Tomó el dolor como materia prima y lo convirtió en arte. Pero también hizo lo propio con lo más sublime y hermoso de la vida. Mezcló todo en un crisol llamado literatura. Todo eso, y seguro más, es la obra de Yasunari Kawabata (Osaka, 11 de junio de 1889 - Zuchi, 16 de abril de 1972), un escritor cuya sensibilidad le confirió la virtud de describir lo más delicado de la naturaleza humana, abarcando todos sus matices.
La suya fue una vida marcada por la pérdida. De sus padres, de su hermana, de sus abuelos. Su infancia y adolescencia se vieron enlutados con la partida secuencial de sus seres queridos. Tal vez por eso, de adulto, no soportó la pérdida de su más entrañable amigo, Yukio Mishima, quien se suicidó en 1970. Dos años más tarde, Kawabata le siguió los pasos.
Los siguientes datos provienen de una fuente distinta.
## config.mk

```make
export PLATFORM = sky130hd
export DESIGN_NAME = pipelined_adder_nbit
export DESIGN_NICKNAME = d
export VERILOG_FILES = /design/src/rtl/pipelined_adder_nbit.sv
export SDC_FILE = /design/constraint.sdc
export NUM_CORES = 1
export LEC_CHECK = 0
export ABC_AREA = 1
export CAP_MARGIN = 20
export CORE_ASPECT_RATIO = 1.2
export CORE_MARGIN = 1.5
export CORE_UTILIZATION = 44
export CTS_CLUSTER_SIZE = 12
export DETAILED_ROUTE_END_ITERATION = 7
export MAX_ROUTING_LAYER = met4
export PLACE_DENSITY = 0.75
export RECOVER_POWER = 25
export SLEW_MARGIN = 20
export SYNTH_ARGS = -nofsm -noshare
export SYNTH_HDL_FRONTEND = slang
export SYNTH_SLANG_ARGS = --single-unit
export TNS_END_PERCENT = 5
```

## constraint.sdc

```tcl
create_clock -name clk -period 1.8 [get_ports clk]
set_clock_uncertainty 0.2 [all_clocks]
set_input_delay 0.36 -clock clk [delete_from_list [all_inputs] [get_ports clk]]
set_output_delay 0.36 -clock clk [all_outputs]
set_load 0.03 [all_outputs]
```

## src/rtl/pipelined_adder_nbit.sv

```systemverilog
// Purpose: carry-pipelined WIDTH-bit adder (A + B + Cin) with Cout and signed overflow.
// Latency: STAGES cycles; a result accepted on edge n is presented after edge n+STAGES-1.
// Backpressure: the whole pipe stalls when out_valid && !out_ready; in_ready = !out_valid || out_ready.
//
// Ports:
//   clk, rst                 rising-edge clock, async active-high reset
//   in_valid/in_ready        input handshake for A, B, Cin
//   A, B [WIDTH], Cin        operands and carry-in to bit 0
//   out_valid/out_ready      output handshake for Sum, Cout, Ovf
//   Sum [WIDTH], Cout, Ovf   registered result, carry-out, two's-complement overflow
module pipelined_adder_nbit #(
  parameter int WIDTH  = 8,
  parameter int STAGES = 2
) (
  input  logic             clk,
  input  logic             rst,
  input  logic             in_valid,
  output logic             in_ready,
  input  logic [WIDTH-1:0] A,
  input  logic [WIDTH-1:0] B,
  input  logic             Cin,
  output logic             out_valid,
  input  logic             out_ready,
  output logic [WIDTH-1:0] Sum,
  output logic             Cout,
  output logic             Ovf
);

  localparam int C = WIDTH / STAGES;  // chunk width added per stage
  localparam int L = STAGES - 1;      // index of the output stage

  logic advance;

  // Registered per-stage state. a_q/b_q hold the operand chunks not yet
  // consumed, shifted down so the next stage always reads bits [C-1:0].
  // s_q accumulates finished chunks from the top down, so after the last
  // stage chunk 0 has been shifted into bits [C-1:0].
  logic [STAGES-1:0] vld_q;
  logic [STAGES-1:0] c_q;
  logic [WIDTH-1:0]  a_q [STAGES];
  logic [WIDTH-1:0]  b_q [STAGES];
  logic [WIDTH-1:0]  s_q [STAGES];
  logic              ovf_q;

  // Per-stage inputs and chunk sums (combinational).
  logic [STAGES-1:0] v_d;
  logic [STAGES-1:0] c_d;
  logic [WIDTH-1:0]  a_d [STAGES];
  logic [WIDTH-1:0]  b_d [STAGES];
  logic [WIDTH-1:0]  s_d [STAGES];
  logic [C:0]        add_d [STAGES];
  logic              ovf_d;

  assign advance   = !vld_q[L] || out_ready;
  assign in_ready  = advance;
  assign out_valid = vld_q[L];
  assign Sum       = s_q[L];
  assign Cout      = c_q[L];
  assign Ovf       = ovf_q;

  always_comb begin
    v_d = '0;
    c_d = '0;
    // Stage 0 is fed straight from the input port.
    v_d[0] = in_valid;
    c_d[0] = Cin;
    a_d[0] = A;
    b_d[0] = B;
    s_d[0] = '0;
    for (int k = 1; k < STAGES; k++) begin
      v_d[k] = vld_q[k-1];
      c_d[k] = c_q[k-1];
      a_d[k] = a_q[k-1];
      b_d[k] = b_q[k-1];
      s_d[k] = s_q[k-1];
    end
    for (int k = 0; k < STAGES; k++) begin
      add_d[k] = {1'b0, a_d[k][C-1:0]} + {1'b0, b_d[k][C-1:0]} + {{C{1'b0}}, c_d[k]};
    end
    // Carry into the MSB is recovered from the MSB sum bit: a ^ b ^ carry_in = sum.
    ovf_d = (a_d[L][C-1] ^ b_d[L][C-1] ^ add_d[L][C-1]) ^ add_d[L][C];
  end

  always_ff @(posedge clk or posedge rst) begin
    if (rst) begin
      vld_q <= '0;
      c_q   <= '0;
      ovf_q <= 1'b0;
      for (int k = 0; k < STAGES; k++) begin
        a_q[k] <= '0;
        b_q[k] <= '0;
        s_q[k] <= '0;
      end
    end else if (advance) begin
      ovf_q <= ovf_d;
      for (int k = 0; k < STAGES; k++) begin
        vld_q[k] <= v_d[k];
        c_q[k]   <= add_d[k][C];
        a_q[k]   <= a_d[k] >> C;
        b_q[k]   <= b_d[k] >> C;
        s_q[k]   <= (s_d[k] >> C) | (WIDTH'(add_d[k][C-1:0]) << (WIDTH - C));
      end
    end
  end

endmodule

```

Yosys cells after proc, flatten, opt, wreduce, memory -nomap -nowiden:

Index checks and enable logic that the tools add are counted.

* input port bits: 21
* register bits after elaboration: 25
* output and inout bits: 12

* reduce and logical (&&, ||, !) cells: 2
* add/subtract/negate cells: 4
* bitwise logic cells: 4

Operator list (count)
* adder 4 x 4 -> 5 bit: 2
* adder 5 x 1 -> 5 bit: 2
* bitwise OR 4 x 8 -> 8 bit: 1
* XOR 1 bit: 3
* logical NOT 1 bit: 1
* logical OR 1 bit: 1

Logic depth before layout (Yosys ltp):

Gate-level depths: netlist of run 1.

* word-level depth: 4
* gate-level depth with buffers: 10
* gate-level depth less buffers: 10

Least setup slack after synthesis of run 1:

OpenSTA, ideal clock, no wires.

* path type: reg-to-reg
* start: register c_q[0]
* end: register ovf_q (netlist: Ovf)
* setup slack: 0.044 ns
* setup time: 0.117 ns
* cell stages (with the launch flop): 11
* data arrival time: 1.440 ns
* buffers on the path: 0
* data required time: 1.483 ns
* cells stage by stage: dfrtp_1 > fa_1 > inv_1 > fa_1 > inv_1 > nand2_1 > nand2_1 > nand2_1 > nand2_1 > nand3_2 > nand2_1

* cells in the longest elaborated chain, start to end: 3

Ends and longest elaborated chain
* from (decl): line 39 `logic [STAGES-1:0] c_q;`
* from (signal, indexed assignment): line 98 `c_q[k] <= add_d[k][C];`
* adder 5 x 1 -> 5 bit (*): line 78 `add_d[k] = {1'b0, a_d[k][C-1:0]} + {1'b0, b_d[k][C-1:0]} + {{C{1'b0}}, c_d[k]};`
* XOR 1 bit: line 81 `ovf_d = (a_d[L][C-1] ^ b_d[L][C-1] ^ add_d[L][C-1]) ^ add_d[L][C];`
* XOR 1 bit (*): line 81
* to (signal assigned): line 95 `ovf_q <= ovf_d;`
* to (decl): line 43 `logic ovf_q;`

Every way passes the cells marked *; elsewhere a longest branch is shown, timed or not.
A chain may end at the register's enable or synchronous reset.

Worst setup path in the final report of run 1:

* start: register b_q (netlist bit b_d[0])
* end: register ovf_q (netlist: Ovf)

* cells in the longest elaborated chain, start to end: 4

Ends and longest elaborated chain
* from (decl): line 41 `logic [WIDTH-1:0] b_q [STAGES];`
* from (signal, indexed assignment): line 100 `b_q[k] <= b_d[k] >> C;`
* adder 4 x 4 -> 5 bit (*): line 78
* adder 5 x 1 -> 5 bit (*): line 78
* XOR 1 bit: line 81
* XOR 1 bit (*): line 81

Marks and branches as above.

==> flow_metrics.tcl, run 1 <==
set metrics [dict create \
    synth_fp_nets 183 \
    power_uw 1760 \
    yosys_warnings 0 \
    maxSlewViolCount 0 \
    final_layout_size_suffix_gt1_share_pct 15.3 \
    grt_pass1_wl_um 4460 \
    grtUsageTotal_pct 18.0 \
    vias 1077 \
    hp-class "reg -> reg" \
    rows 21 \
    ios 33 \
    synthCells 152 \
    cts.htree.levels 1 \
    start_util_pct 47.1 \
    max_slew_margin_pct 59.9 \
    p_leak_uw 0.000934 \
    timing.hold.ws_ns 0.291 \
    max_freq_mhz 561 \
    ctsRootBufferMaster "clkbuf_4" \
    end_kind "register" \
    status "finished clean" \
    clk_pin_slew_ns 0.13 \
    firstDrtPassIters 2 \
    coreArea_um2 2860 \
    rsz0062_at_grt "yes" \
    clock_latency_ns 0.31 \
    ant_nets 0 \
    cts_buffers 3 \
    grt_pass1_vias 1148 \
    hold_viol_final 0 \
    antenna_found_initial 0 \
    die_y_um 63.7 \
    synthesis.area_um2 1350 \
    critPathKind "reg -> reg" \
    initialDrtViolationCount 11 \
    nets 222 \
    ys_types 22 \
    syn_avg_cell_area_um2 8.87 \
    fin_crit_ns 1.78 \
    drc 0 \
    port-buffer-count 32 \
    cts_num_sinks 25 \
    reg2reg_depth 10 \
    routed_wl_um 2470 \
    placed_cells 219 \
    hold_path_depth 2 \
    clockBufferDepth 2 \
    n_antenna_cell 0 \
    r2r_setup_slack_ns 0.02 \
    cellPowerDensity_nw_per_um2 1010 \
    timing.final.crit_share_pct 99.0 \
    path_max_fanout 2 \
    area_delta_synth_final_pct 29.5 \
    wire_per_inst_um 11.0 \
    crit_path_start_kind "register" \
    dieArea_um2 3410 \
    ys_seq_area_share_pct 46.4 \
    grt_overflow_total 0 \
    ir_drop_uv 548 \
    ys_ff_latch 25 \
    cts_tree "built" \
    worstPathRequired_ns 1.82 \
    worstPathArrival_ns 1.80 \
    grt_max_degree 26 \
    vias_per_cell 4.81 \
    place_congestion 0.783 \
    dp_hpwl_um 1980 \
    finalNonFillerCells 224 \
    cap_violations 0 \
    setup_viol 0 \
    worst_pin_slew_ns 0.602 \
    die_w_um 53.5 \
]
## cell usage after synthesis, drive strengths merged
library cell / instances / area (µm²)
nand2: 63 / 239
dfrtp: 25 / 626
inv: 18 / 72.6
o21ai: 12 / 78.8
nand3: 8 / 55.1
nor2: 7 / 42.5
ha: 6 / 75.1
buf: 4 / 50.1
fa: 4 / 80.1
a21oi: 2 / 10.0
or2: 2 / 12.5
nand3b: 1 / 7.51
## layout make-up
type / count / area [µm²]
Clock buffer: 4 / 26.3
Fill cell: 269 / 1120
Inverter: 18 / 72.6
Multi-Input combinational cell: 105 / 613
Sequential cell: 25 / 626
Tap cell: 34 / 42.5
Timing Repair Buffer: 38 / 367
## worst max-delay path, stage by stage, from the launching register on
cell and delay [ns]:
dfrtp_1 0.42, fa_2 0.41, inv_2 0.07, fa_2 0.21
inv_2 0.05, nand2_2 0.05, nand2_1 0.05, nand2_1 0.07
nand2_1 0.07, nand3_2 0.05, nand2_1 0.04
## per-layer routing
layer / global-route usage (%) / wire [µm] / vias up
li1: - / - / 542
met1: 17.7 / 940 / 511
met2: 33.5 / 1430 / 20
met3: 1.66 / 61 / 4
met4: 8.65 / 44 / 0
met5: - / 0 / -
## worst paths after layout
| kind | start | endpoint |
|---|---|---|
| max in group asynchronous | rst | a_d[0]$_DFFE_PP0P_ |
| worst min-delay path | Ovf$_DFFE_PP0P_ | Ovf$_DFFE_PP0P_ |
| worst max register to register | b_d[0]$_DFFE_PP0P_ | Ovf$_DFFE_PP0P_ |
| worst min register to register | Ovf$_DFFE_PP0P_ | Ovf$_DFFE_PP0P_ |
| worst max-delay path | b_d[0]$_DFFE_PP0P_ | Ovf$_DFFE_PP0P_ |
| min in group asynchronous | rst | Sum[7]$_DFFE_PP0P_ |
## metrics by stage
stage | cell area [µm²] | worst slack [ns] | TNS [ns] | utilization [%]
after floorplan | 1350 | 0.0436 | 0 | -
after global placement | 1710 | -0.302 | -1.01 | 59.7
after global routing | 1750 | -0.0842 | -0.0842 | 61.0
after detailed placement | 1710 | -0.369 | -1.27 | 59.7
final | 1750 | 0.0173 | 0 | 61.0
after CTS | 1730 | -0.00828 | -0.00828 | 60.3
## cells in the final DEF (no fill, tap or decap)
| master | netlist | layout |
|---|---|---|
| inv_1 | 16 | 14 |
| clkbuf_2 | 0 | 1 |
| o21ai_1 | 5 | 6 |
| nand2_2 | 1 | 2 |
| or2_0 | 1 | 1 |
| dlymetal6s2s_1 | 0 | 3 |
| nand3b_1 | 1 | 1 |
| clkbuf_4 | 0 | 3 |
| nand3_2 | 3 | 3 |
| or2_1 | 1 | 1 |
| a21oi_1 | 2 | 2 |
| nor2_8 | 1 | 1 |
| nand3_1 | 5 | 5 |
| dlygate4sd3_1 | 0 | 1 |
| buf_4 | 1 | 5 |
| nor2_1 | 6 | 6 |
| inv_6 | 1 | 1 |
| clkdlybuf4s50_1 | 0 | 16 |
| ha_1 | 6 | 6 |
| dlygate4sd2_1 | 0 | 11 |
| clkbuf_1 | 0 | 1 |
| fa_2 | 0 | 4 |
| inv_2 | 1 | 3 |
| o21ai_2 | 5 | 5 |
| dfrtp_1 | 25 | 25 |
| nand2_1 | 62 | 61 |
| o21ai_0 | 2 | 1 |
| buf_12 | 1 | 1 |
## cells by family after synthesis
logic type                 after synthesis  share of synthesized area, %
buffers and inverters                   22                          9.09
AOI/OAI and AO/OA                       14                          6.59
adders and majority gates               10                          11.5
and+or+nand+nor                         81                          26.4
DFF                                     25                          46.4
## power breakdown
part | total (µW) | internal (µW) | switching (µW)
combinational | 758 | 293 | 465
sequential | 757 | 690 | 66.0
clock | 242 | 86.5 | 155
## state kept, by name, indices dropped and copies added, names as in the netlist
signal  flops
Sum         8
s_d         4
vld_q       2
b_d         4
c_q         2
Ovf         1
a_d         4
## repair_timing
item	CTS	global route
pin swaps	1	6
buffers inserted	0	1
hold buffers	0	0
gates resized for setup	13	9
gates cloned	0	0
setup endpoints to repair	14	7
Power figures use the tool's default switching activity.
==> run 2, diff against run 1 <==
--- a/config.mk
+++ b/config.mk
@@ -5,16 +5,16 @@
 export SDC_FILE = /design/constraint.sdc
 export NUM_CORES = 1
 export LEC_CHECK = 0
-export ABC_AREA = 1
 export CAP_MARGIN = 20
 export CORE_ASPECT_RATIO = 1.2
 export CORE_MARGIN = 1.5
-export CORE_UTILIZATION = 44
+export CORE_UTILIZATION = 43
 export CTS_CLUSTER_SIZE = 12
 export DETAILED_ROUTE_END_ITERATION = 7
 export MAX_ROUTING_LAYER = met4
 export PLACE_DENSITY = 0.75
 export RECOVER_POWER = 25
+export SETUP_SLACK_MARGIN = 0.15
 export SLEW_MARGIN = 20
 export SYNTH_ARGS = -nofsm -noshare
 export SYNTH_HDL_FRONTEND = slang
==> flow_metrics.tcl, run 2 <==
set metrics [dict create \
    dp_hpwl_um 1850 \
    area_delta_synth_final_pct 37.5 \
    p_leak_uw 0.000830 \
    synthArstFlopShare_pct 100 \
    reg2reg_depth 7 \
    largest_reg_flops 8 \
    worst_pin_slew_ns 0.611 \
    start_util_pct 44.9 \
    synth_top_cells_by_count "dfrtp_1 (25), a21oi_1 (9), mux2_4 (9), nor2_1 (9), inv_1 (8)" \
    timing.hold.ws_ns 0.284 \
    dieArea_um2 3240 \
    cts_buffers 3 \
    place_congestion 0.749 \
    status "finished with violations" \
    n_antenna_cell 0 \
    grt_pass1_wl_um 3860 \
    initialDrtViolationCount 9 \
    r2r_start "c_q[0]$_DFFE_PP0P_" \
    crit_top_cell "fa_2" \
    r2r_setup_slack_ns -0.09 \
    worst_slack_ns -0.0942 \
    clock_latency_ns 0.31 \
    setup_viol 3 \
    clkPwrFrac_pct 13.2 \
    synthFlopType "dfrtp_1" \
    vias 852 \
    hold_viol_final 0 \
    cellPowerDensity_nw_per_um2 1070 \
    fin_crit_ns 1.89 \
    crit_path_start_kind "register" \
    ios 33 \
    ys_top_cells_by_area "dfrtp_1 (50%), mux2_4 (11%), fa_1 (6.4%)" \
    end_kind "register" \
    ir_drop_uv 650 \
    grtUsageTotal_pct 16.7 \
    ctsRootBufferMaster "clkbuf_4" \
    final_cell_mix "dfrtp_1 (25), clkdlybuf4s50_1 (13), buf_4 (10)" \
    nFillCells 246 \
    min_from "vld_q[0]$_DFFE_PP0P_" \
    switching_power_uw 681 \
    final_layout_size_suffix_gt1_share_pct 39.0 \
    combPwrFrac_pct 44.2 \
    nets 173 \
    worstPathArrival_ns 1.90 \
    highest_layer "met4" \
    wl_met2_um 1260 \
    clk_pin_slew_ns 0.13 \
    cts_tree "built" \
    mostFrequentLayoutCell "dfrtp_1" \
    grt_overflow_total 0 \
    syn_avg_cell_area_um2 12.9 \
    rsz0062_at_grt "yes" \
    slowest_delay_ns 0.42 \
    fin_util_pct 61.7 \
    regToRegEndpoint "Ovf$_DFFE_PP0P_" \
    cap_violations 0 \
    timing.final.crit_share_pct 105 \
    hold_end "vld_q[1]$_DFFE_PP0P_" \
    p_sw_share_pct 36.9 \
    path_max_fanout 2 \
    crit_path_top_delay_cell "dfrtp_1" \
    cts.htree.levels 1 \
    p_seq_share_pct 42.6 \
    wire_per_inst_um 13.5 \
    worstPathRequired_ns 1.81 \
    routed_wl_um 2360 \
    critPathKind "reg -> reg" \
    route.met3.wl_um 85 \
    intPower_uw 1160 \
    ys_seq_area_share_pct 50.1 \
    synth_edf_count 0 \
    firstDrtPassIters 4 \
    synth.most_common_cell "dfrtp_1" \
    die_w_um 52.2 \
    ys_types 19 \
    violations "negative setup slack" \
    coreArea_um2 2790 \
    clockBufferDepth 2 \
    antenna_found_initial 0 \
    yosys_warnings 0 \
    die_y_um 62.1 \
    ys_ff_latch 25 \
    max_freq_mhz 528 \
    max_slew_margin_pct 59.3 \
    cts_num_sinks 25 \
    synthesis.area_um2 1250 \
    maxSlewViolCount 0 \
    synth_top_cell_by_area "dfrtp_1" \
    port-buffer-count 32 \
    ant_nets 0 \
    rows 21 \
    synthCells 97 \
    vias_per_cell 4.87 \
    crit_chain "fa_2 -> inv_2 -> fa_2 -> nand2b_4 -> o2bb2ai_4 -> xnor2_2 -> a21oi_1" \
    hp-class "reg -> reg" \
    wirelength_met1_um 994 \
    hold_path_depth 1 \
    drc 0 \
    synth_top_area_share_pct 50.1 \
    grt_pass1_vias 887 \
    synth_fp_nets 128 \
    setup-tns-final_ns -0.159 \
    grt_max_degree 26 \
]
[run 2: worst max-delay path, delay by kind of cell, from the launching register on]
kind | cells | cell delay, ns
XOR/XNOR | 1 | 0.18
adder cells (fa/ha/maj) | 2 | 0.57
flip-flops | 1 | 0.42
AO/OA/AOI/OAI | 2 | 0.23
AND/OR/NAND/NOR | 1 | 0.15
buffers and inverters | 1 | 0.04
[run 2: worst max path at each step]
stage                             startpoint                 end  slack, ns  depth (start not counted)
after floorplan           c_q[0]$_DFFE_PP0P_     Ovf$_DFFE_PP0P_       0.02                          7
after global placement                  A[0]  c_q[0]$_DFFE_PP0P_      -0.41                          8
after detailed placement                A[0]  c_q[0]$_DFFE_PP0P_      -0.48                          8
after CTS                 b_d[0]$_DFFE_PP0P_     Ovf$_DFFE_PP0P_      -0.12                          7
after global routing      c_q[0]$_DFFE_PP0P_     Ovf$_DFFE_PP0P_      -0.18                          7
final                     c_q[0]$_DFFE_PP0P_     Ovf$_DFFE_PP0P_      -0.09                          7
[run 2: repair_timing]
item                                    CTS  global route
hold buffers                              0             0
pin swaps                                10            10
buffers inserted                          1             1
endpoints found under the setup margin   21            16
gates resized for setup                  34            16
[run 2: power groups by stage]
stage / Clock [µW] / Sequential, µW / Combinational (µW)
floorplan: 0 / 964 / 328
global placement: 0 / 791 / 817
detailed placement: 0 / 799 / 837
CTS: 255 / 786 / 818
global route: 280 / 805 / 878
finish: 243 / 786 / 815
[run 2: area by class of cell]
type / count / area [µm²] / area share [%]
multi-input combinational: 60 / 617 / 35.9
inverter: 8 / 30.0 / 1.75
sequential: 25 / 626 / 36.4
clock buffer: 4 / 26.3 / 1.53
tap: 34 / 42.5 / 2.47
timing repair buffer: 44 / 378 / 22.0
[run 2: logic make-up after synthesis]
family,count (synthesis),synth area share [%]
flops,25,50.1
compound gates,17,8.31
mux,14,15.3
simple gates,14,5.41
buf+inv,12,5.01
fa+ha+maj,10,12.4
xor+xnor,5,3.50
[run 2: through the flow]
step / power (µW) / instances / instance area (µm²) / worst slack [ns]
2_1_floorplan: 1290 / 97 / 1260 / 0.0153
3_5_place_dp: 1640 / 169 / 1680 / -0.480
6_report: 1840 / 175 / 1720 / -0.0942
4_1_cts: 1860 / 174 / 1730 / -0.121
5_1_grt: 1960 / 175 / 1720 / -0.179
3_3_place_gp: 1610 / 169 / 1680 / -0.410
[run 2: layer usage]
metal | global-route usage (%) | vias to the layer above
met5 | - | -
met4 | 4.40 | 0
met3 | 4.07 | 2
met2 | 26.2 | 18
met1 | 21.8 | 423
li1 | - | 409
==> run 3, diff against run 2 <==
==> constraint.sdc (replaced) <==
create_clock -name clk -period 1.57 [get_ports clk]
set_clock_uncertainty 0.2 [all_clocks]
set_input_delay 0.314 -clock clk [delete_from_list [all_inputs] [get_ports clk]]
set_output_delay 0.314 -clock clk [all_outputs]
set_load 0.03 [all_outputs]
==> flow_metrics.tcl, run 3 (same netlist as run 2, synthesis figures left out) <==
set metrics [dict create \
    clockBufferDepth 2 \
    end_kind "register" \
    n_antenna_cell 0 \
    grtUsageTotal_pct 17.5 \
    grt_max_degree 26 \
    wire_per_inst_um 14.5 \
    grt_overflow_total 0 \
    max_slew_margin_pct 58.4 \
    vias 854 \
    hp-class "reg -> reg" \
    max_freq_mhz 519 \
    path_max_fanout 2 \
    worst_slack_ns -0.355 \
    port-buffer-count 32 \
    start_util_pct 44.9 \
    mostFrequentLayoutCell "dfrtp_1" \
    coreArea_um2 2790 \
    cts_tree "built" \
    switching_power_uw 823 \
    regToRegEndpoint "Ovf$_DFFE_PP0P_" \
    grt_pass1_wl_um 3980 \
    die_w_um 52.2 \
    combPwrFrac_pct 46.8 \
    ir_drop_uv 599 \
    cts_buffers 3 \
    cts_num_sinks 25 \
    crit_path_start_kind "register" \
    antenna_found_initial 0 \
    firstDrtPassIters 4 \
    setup_viol 7 \
    hold_path_depth 1 \
    clk_pin_slew_ns 0.14 \
    place_congestion 0.729 \
    p_leak_uw 0.000856 \
    ant_nets 0 \
    worstPathArrival_ns 1.94 \
    r2r_start "b_d[0]$_DFFE_PP0P_" \
    final_area_um2 1780 \
    finalNonFillerCells 175 \
    vias_per_cell 4.88 \
    worstPathRequired_ns 1.59 \
    cts.htree.levels 1 \
    rows 21 \
    initialDrtViolationCount 11 \
    p_seq_share_pct 40.5 \
    cellPowerDensity_nw_per_um2 1280 \
    min_from "vld_q[0]$_DFFE_PP0P_" \
    timing.final.crit_share_pct 123 \
    critPathKind "reg -> reg" \
    drc 0 \
    clock_latency_ns 0.32 \
    largest_reg_flops 8 \
    violations "negative setup slack" \
    placed_cells 170 \
    worst_pin_slew_ns 0.624 \
    reg2reg_depth 7 \
    grt_pass1_vias 929 \
    intPower_uw 1460 \
    cap_violations 0 \
    final_layout_size_suffix_gt1_share_pct 39.7 \
    nets 173 \
    dp_hpwl_um 1850 \
    final_cell_mix "dfrtp_1 (25), clkdlybuf4s50_1 (13), buf_6 (12), mux2_4 (10), buf_4 (10)" \
    ios 33 \
    clkPwrFrac_pct 12.7 \
    ctsRootBufferMaster "clkbuf_4" \
    rsz0062_at_grt "yes" \
    p_sw_share_pct 36.1 \
    routed_wl_um 2540 \
    maxSlewViolCount 0 \
    timing.hold.ws_ns 0.283 \
    placed_cell_area_um2 1680 \
    hold_viol_final 0 \
    dieArea_um2 3240 \
    fin_crit_ns 1.93 \
    die_y_um 62.1 \
    area_delta_synth_final_pct 42.4 \
    status "finished with violations" \
    r2r_setup_slack_ns -0.36 \
    cts_hold_buf 0 \
    power_uw 2280 \
    setup-tns-final_ns -1.32 \
    hold_end "vld_q[1]$_DFFE_PP0P_" \
]
run 3: changes by cell type in the layout (fill, tap and decap cells not counted):
cell,previous run,this run
buf_6,1,12
clkbuf_2,9,1
clkdlybuf4s15_1,2,0
clkdlybuf4s15_2,2,0
a21oi_2,5,4
a21oi_4,0,1
dlygate4sd2_1,5,6
mux2_2,5,4
mux2_4,9,10
run 3: timing repair:
item,in CTS,in global routing
setup buffers,1,0
endpoints found under the setup margin,22,22
gates resized for setup,71,18
pin swaps,10,3
run 3: routing by layer:
layer  wire, µm  vias up  track usage [%]
li1           -      407                -
met3         66        4             2.63
met1       1010      425             19.2
met4         29        0             7.33
met2       1430       18             31.8
met5          0        -                -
Discurso de aceptación del Premio Nobel de Literatura, 1968
Cartografía de un corazón japonés
El investigador argentino Sebastian Albizuri, en su trabajo titulado “Kawabata: algunas consideraciones estéticas” empieza abordando una inquietud que el escitor japonés Junichiro Tanizaki plantea en su libro El elogio de la sombra (1933): la problemática del habitar japonés. La problematización surge en la confrontación de dos maneras muy distintas de habitar, dos formas de ver el mundo. Por un lado, está la tradicional japonesa y por otro la occidental, que conlleva un proceso de modernización y una “mejora” en la forma de vida.
Albizuri parte de esta premisa para hablar de Kawabata y aquello que se escapa al lector que no ha experienciado Japón. “La mirada [de Kawabata] se centra en un Japón. No el cosmopolita, no en la metrópoli, sino en el Japón tradicional, alejado de las grandes ciudades. Se produce una inclusión de aquellos que habitan este Japón (olvidados por la Historia universal), un detenimiento en un grupo humano, habitante de espacios dejados atrás por la modernización. A la vez, se produce una exclusión: todo occidente queda fuera de ese lugar por no haberlo habitado. Se pierde esa experiencia”, escribe.
“Al contemplar la belleza de la nieve, de la luna llena, de los cerezos en flor, es decir, cuando despertamos ante las bellezas de las cuatro estaciones y entramos en contacto con ellas, cuando sentimos la felicidad de habernos encontrado con la belleza, es cuando más pensamos en quienes amamos y deseamos compartir con ellos esa felicidad. La emoción ante lo bello despierta fuertes anhelos de amistad y compañerismo, de modo que la expresión ser querido puede ser equivalente a ser humano”.
El investigador destaca también una relación particular con el tiempo, la belleza y la melancolía. “Se plantea un tiempo de la detención, de la contemplación. No es el tiempo de las grandes ciudades. Hay una búsqueda de un tiempo anterior al de los relojes: el de la meditación. Este alejamiento marca el habitar y promueve una estética. Hay una cualidad de belleza en la oscuridad (opuesta a la luz artificial de las noches de las grandes ciudades) y a la melancolía que esta produce. La melancolía produce una añoranza, un deseo por algo no perdido porque nunca se tuvo. Una sensación de insipidez en el cuerpo. La belleza también posee un carácter efímero, a punto de desaparecer. El objeto presenta cierta ineficiencia: la sensación de desaparición de lo que lo hace bello”, apunta.
Lo interesante de este análisis académico es que no se aleja del corazón de la obra de Yasunari Kawabata. Tal vez el título de una de sus novelas más famosas, Lo bello y lo triste, publicada en japonés en 1968 y traducida a varios idiomas en 1977, sea la mejor forma de resumir su trabajo. Estamos frente a un autor del que se conservan solo 14 títulos: doce publicados en vida, una colección de sus cuentos y un libro que reúne su correspondiencia con Yukio Mishima.
Kawabata nunca se casó. Tal vez volcó en sus libros todos los misterios de su corazón.